Que haya muchos analfabetos es algo normal. Siempre ha sido así. Lo que es inédito es que se toleren esos niveles de incompetencia a los profesionales, a los futuros enseñantes. Es como si alguien a quien le faltan muchos puntos en el carnet pudiera ser profesor de autoescuela, y lo grave es que esto último posiblemente escandalizaría más que los puntos de la ortografía.

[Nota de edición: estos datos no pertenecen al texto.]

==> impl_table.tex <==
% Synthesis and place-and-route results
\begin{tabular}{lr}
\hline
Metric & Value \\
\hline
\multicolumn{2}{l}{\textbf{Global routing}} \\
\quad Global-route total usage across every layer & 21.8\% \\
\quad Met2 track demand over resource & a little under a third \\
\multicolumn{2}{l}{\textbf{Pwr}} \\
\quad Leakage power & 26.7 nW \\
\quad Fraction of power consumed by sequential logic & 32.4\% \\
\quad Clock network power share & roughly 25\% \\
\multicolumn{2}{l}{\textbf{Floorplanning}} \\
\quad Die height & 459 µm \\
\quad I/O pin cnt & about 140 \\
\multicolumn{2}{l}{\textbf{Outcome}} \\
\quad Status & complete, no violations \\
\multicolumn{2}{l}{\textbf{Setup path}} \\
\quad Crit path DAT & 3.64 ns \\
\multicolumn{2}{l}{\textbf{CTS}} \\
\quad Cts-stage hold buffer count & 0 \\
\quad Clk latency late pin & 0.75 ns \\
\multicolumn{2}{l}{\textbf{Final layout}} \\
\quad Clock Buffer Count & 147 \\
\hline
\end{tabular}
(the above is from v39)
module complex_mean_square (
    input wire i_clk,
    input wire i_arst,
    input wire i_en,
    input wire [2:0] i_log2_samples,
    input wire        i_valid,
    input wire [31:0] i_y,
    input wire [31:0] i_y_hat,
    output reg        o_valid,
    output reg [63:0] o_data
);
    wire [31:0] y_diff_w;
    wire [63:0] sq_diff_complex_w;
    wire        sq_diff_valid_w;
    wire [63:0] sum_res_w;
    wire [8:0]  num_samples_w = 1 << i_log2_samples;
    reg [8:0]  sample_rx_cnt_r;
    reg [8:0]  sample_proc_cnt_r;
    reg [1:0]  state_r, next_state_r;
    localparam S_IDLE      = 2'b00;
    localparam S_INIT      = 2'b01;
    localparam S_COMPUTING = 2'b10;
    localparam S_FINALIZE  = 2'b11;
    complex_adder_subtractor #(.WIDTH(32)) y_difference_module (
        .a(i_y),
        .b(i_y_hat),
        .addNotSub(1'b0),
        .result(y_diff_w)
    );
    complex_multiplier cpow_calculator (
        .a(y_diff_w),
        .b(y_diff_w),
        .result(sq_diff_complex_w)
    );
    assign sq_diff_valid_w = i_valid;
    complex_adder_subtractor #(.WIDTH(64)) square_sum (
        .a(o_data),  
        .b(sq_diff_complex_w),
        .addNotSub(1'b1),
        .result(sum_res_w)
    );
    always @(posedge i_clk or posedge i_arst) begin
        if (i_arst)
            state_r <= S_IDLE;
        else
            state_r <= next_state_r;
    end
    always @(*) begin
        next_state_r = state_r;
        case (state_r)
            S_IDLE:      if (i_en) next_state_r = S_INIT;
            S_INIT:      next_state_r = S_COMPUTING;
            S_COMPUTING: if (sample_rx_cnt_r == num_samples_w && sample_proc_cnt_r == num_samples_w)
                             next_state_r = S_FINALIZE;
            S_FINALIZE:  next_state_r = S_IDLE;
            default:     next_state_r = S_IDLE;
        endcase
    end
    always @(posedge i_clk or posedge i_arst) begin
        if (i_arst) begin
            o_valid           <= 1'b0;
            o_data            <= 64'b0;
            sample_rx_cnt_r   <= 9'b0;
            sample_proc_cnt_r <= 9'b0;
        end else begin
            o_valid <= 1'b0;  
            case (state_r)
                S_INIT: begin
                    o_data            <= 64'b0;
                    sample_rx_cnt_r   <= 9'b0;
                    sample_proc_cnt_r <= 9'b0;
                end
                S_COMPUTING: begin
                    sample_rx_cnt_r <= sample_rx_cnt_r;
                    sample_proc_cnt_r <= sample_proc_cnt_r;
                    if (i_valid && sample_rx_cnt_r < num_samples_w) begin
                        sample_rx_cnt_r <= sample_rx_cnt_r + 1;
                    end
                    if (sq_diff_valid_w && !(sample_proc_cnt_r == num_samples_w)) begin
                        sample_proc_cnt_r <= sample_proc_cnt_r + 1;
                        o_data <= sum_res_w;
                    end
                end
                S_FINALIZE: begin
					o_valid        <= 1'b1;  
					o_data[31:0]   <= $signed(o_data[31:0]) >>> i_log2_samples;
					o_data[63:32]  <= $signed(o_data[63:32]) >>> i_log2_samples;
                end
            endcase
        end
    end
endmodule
==> inputs of trial 7 <==
==> flow/design.v <==
module cordic
  #(vectoring = 1,                                 
    width = 16,                                    
    iterations = width + 2,                        
    guard_bits = iterations - 1)                   
   (input  wire                       reset,       
    input  wire                       clk,         
    input  wire                       en,          
    input  wire  signed [width - 1:0] x0, y0, z0,  
    output logic signed [width    :0] x, y,        
    output logic signed [width - 1:0] z);          
   localparam logic signed [width - 1:0] pi_2 = 2**(width - 2);  
   function automatic logic signed [width + guard_bits - 1:0] atan_z(input integer i);
      case (i)
        0: atan_z = 33'd1073741824;
        1: atan_z = 33'd633866811;
        2: atan_z = 33'd334917815;
        3: atan_z = 33'd170009512;
        4: atan_z = 33'd85334662;
        5: atan_z = 33'd42708931;
        6: atan_z = 33'd21359677;
        7: atan_z = 33'd10680490;
        8: atan_z = 33'd5340327;
        9: atan_z = 33'd2670173;
        10: atan_z = 33'd1335088;
        11: atan_z = 33'd667544;
        12: atan_z = 33'd333772;
        13: atan_z = 33'd166886;
        14: atan_z = 33'd83443;
        15: atan_z = 33'd41722;
        16: atan_z = 33'd20861;
        17: atan_z = 33'd10430;
        default: atan_z = '0;
      endcase
   endfunction  
   logic signed [width + guard_bits    :0] xr[iterations + 1], yr[iterations + 1];
   logic signed [width + guard_bits - 1:0] zr[iterations + 1];
   always_ff @(posedge clk or posedge reset)
     if (reset)
       for (int i = 0; i < iterations + 1; ++i)
         begin
            xr[i] <= '0;
            yr[i] <= '0;
            zr[i] <= '0;
         end
     else
       if (en)
         for (int i = -1; i < iterations; ++i)
           if (i == -1)
             if (vectoring == 1)
               if (x0 < 0 && y0 >= 0)  
                 begin
                    xr[0] <= y0          << guard_bits;
                    yr[0] <= -x0         << guard_bits;
                    zr[0] <= (z0 + pi_2) << guard_bits;
                 end
               else if (x0 < 0 && y0 < 0)  
                 begin
                    xr[0] <= -y0         << guard_bits;
                    yr[0] <= x0          << guard_bits;
                    zr[0] <= (z0 - pi_2) << guard_bits;
                 end
               else
                 begin
                    xr[0] <= x0 << guard_bits;
                    yr[0] <= y0 << guard_bits;
                    zr[0] <= z0 << guard_bits;
                 end
             else
               if (z0[$left(z0)-:2] == 2'b10)  
                 begin
                    xr[0] <= y0          << guard_bits;
                    yr[0] <= -x0         << guard_bits;
                    zr[0] <= (z0 + pi_2) << guard_bits;
                 end
               else if (z0[$left(z0)-:2] == 2'b01)  
                 begin
                    xr[0] <= -y0         << guard_bits;
                    yr[0] <= x0          << guard_bits;
                    zr[0] <= (z0 - pi_2) << guard_bits;
                 end
               else
                 begin
                    xr[0] <= x0 << guard_bits;
                    yr[0] <= y0 << guard_bits;
                    zr[0] <= z0 << guard_bits;
                 end
           else
             if (vectoring == 1)
               if (yr[i] >= 0)
                 begin
                    xr[i + 1] <= xr[i] + (yr[i] >>> i);
                    yr[i + 1] <= yr[i] - (xr[i] >>> i);
                    zr[i + 1] <= zr[i] + atan_z(i);
                 end
               else
                 begin
                    xr[i + 1] <= xr[i] - (yr[i] >>> i);
                    yr[i + 1] <= yr[i] + (xr[i] >>> i);
                    zr[i + 1] <= zr[i] - atan_z(i);
                 end
             else
               if (zr[i] < 0)
                 begin
                    xr[i + 1] <= xr[i] + (yr[i] >>> i);
                    yr[i + 1] <= yr[i] - (xr[i] >>> i);
                    zr[i + 1] <= zr[i] + atan_z(i);
                 end
               else
                 begin
                    xr[i + 1] <= xr[i] - (yr[i] >>> i);
                    yr[i + 1] <= yr[i] + (xr[i] >>> i);
                    zr[i + 1] <= zr[i] - atan_z(i);
                 end
   always_ff @(posedge clk or posedge reset)
     if (reset)
       begin
          x <= '0;
          y <= '0;
          z <= '0;
       end
     else
       if (en)
         begin
            x <= round_result(xr[iterations]);
            y <= round_result(yr[iterations]);
            z <= round_result(zr[iterations]);
         end
   function signed [width:0] round_result(input signed [width + guard_bits:0] x);
      round_result = (x + 2**(guard_bits - 1)) >>> guard_bits;
   endfunction
endmodule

El avance del analfabetismo funcional admite una gradación casi infinita de situaciones. A esto se debe la falta de consenso para definir el concepto, los datos contradictorios que arrojan los estudios que sobre esto se hace y, en general, la ausencia de políticas educativas eficaces para combatirlo. Pero sus efectos son muchos y están enredados en una compleja maraña de consecuencias de largo alcance. Las dificultades para manejar el código de lectoescritura tienen, por ejemplo, una relación clara con la comprensión lectora. Hace 20 años un alumno de cuarto de la ESO podía leer Trafalgar de Galdós. Quizás no le resultaba fácil, pero en general era capaz. Hoy es raro encontrar un alumno que pueda hacerlo, incluso un buen alumno. La sintaxis compleja se atraganta y el vocabulario se vuelve un escollo insalvable. En cada página se acumulan tal cantidad de palabras desconocidas que ya ni el contexto permite imaginar su significado. Parece como si se tratara de una lengua extranjera. Pero no lo es, salvo que estemos dispuestos a aceptar que los clásicos de una lengua se vuelvan ininteligibles. Hay que preguntarse cuántos opositores de estas pruebas que hemos tomado como punto de arranque pueden leer el Quijote no ya con gusto sino con soltura.
El asunto es simple. Los problemas para comprender textos que contienen términos que no son los habituales en la vida corriente son el resultado de leer poco. Es la pescadilla que se muerde la cola. La lectura era el medio con el que el cerebro humano asimilaba vocabulario y dominaba la sintaxis no paratáctica, y con estas herramientas podía construir pensamientos e ideas complejos. Pensamos con palabras, no con imágenes ni con pantallas. Cuando el vocabulario se reduce, mengua también nuestra capacidad para pensar. No estamos por lo tanto aquí comentando un mero desliz en la convocatoria de unas oposiciones sino el síntoma de una corriente que revierte el camino de la civilización tal y como la conocemos.
Elvira Roca Barea es historiadora y novelista, pero sobre todo profesora de instituto. Autora de Imperiofobia y leyenda negra (Siruela).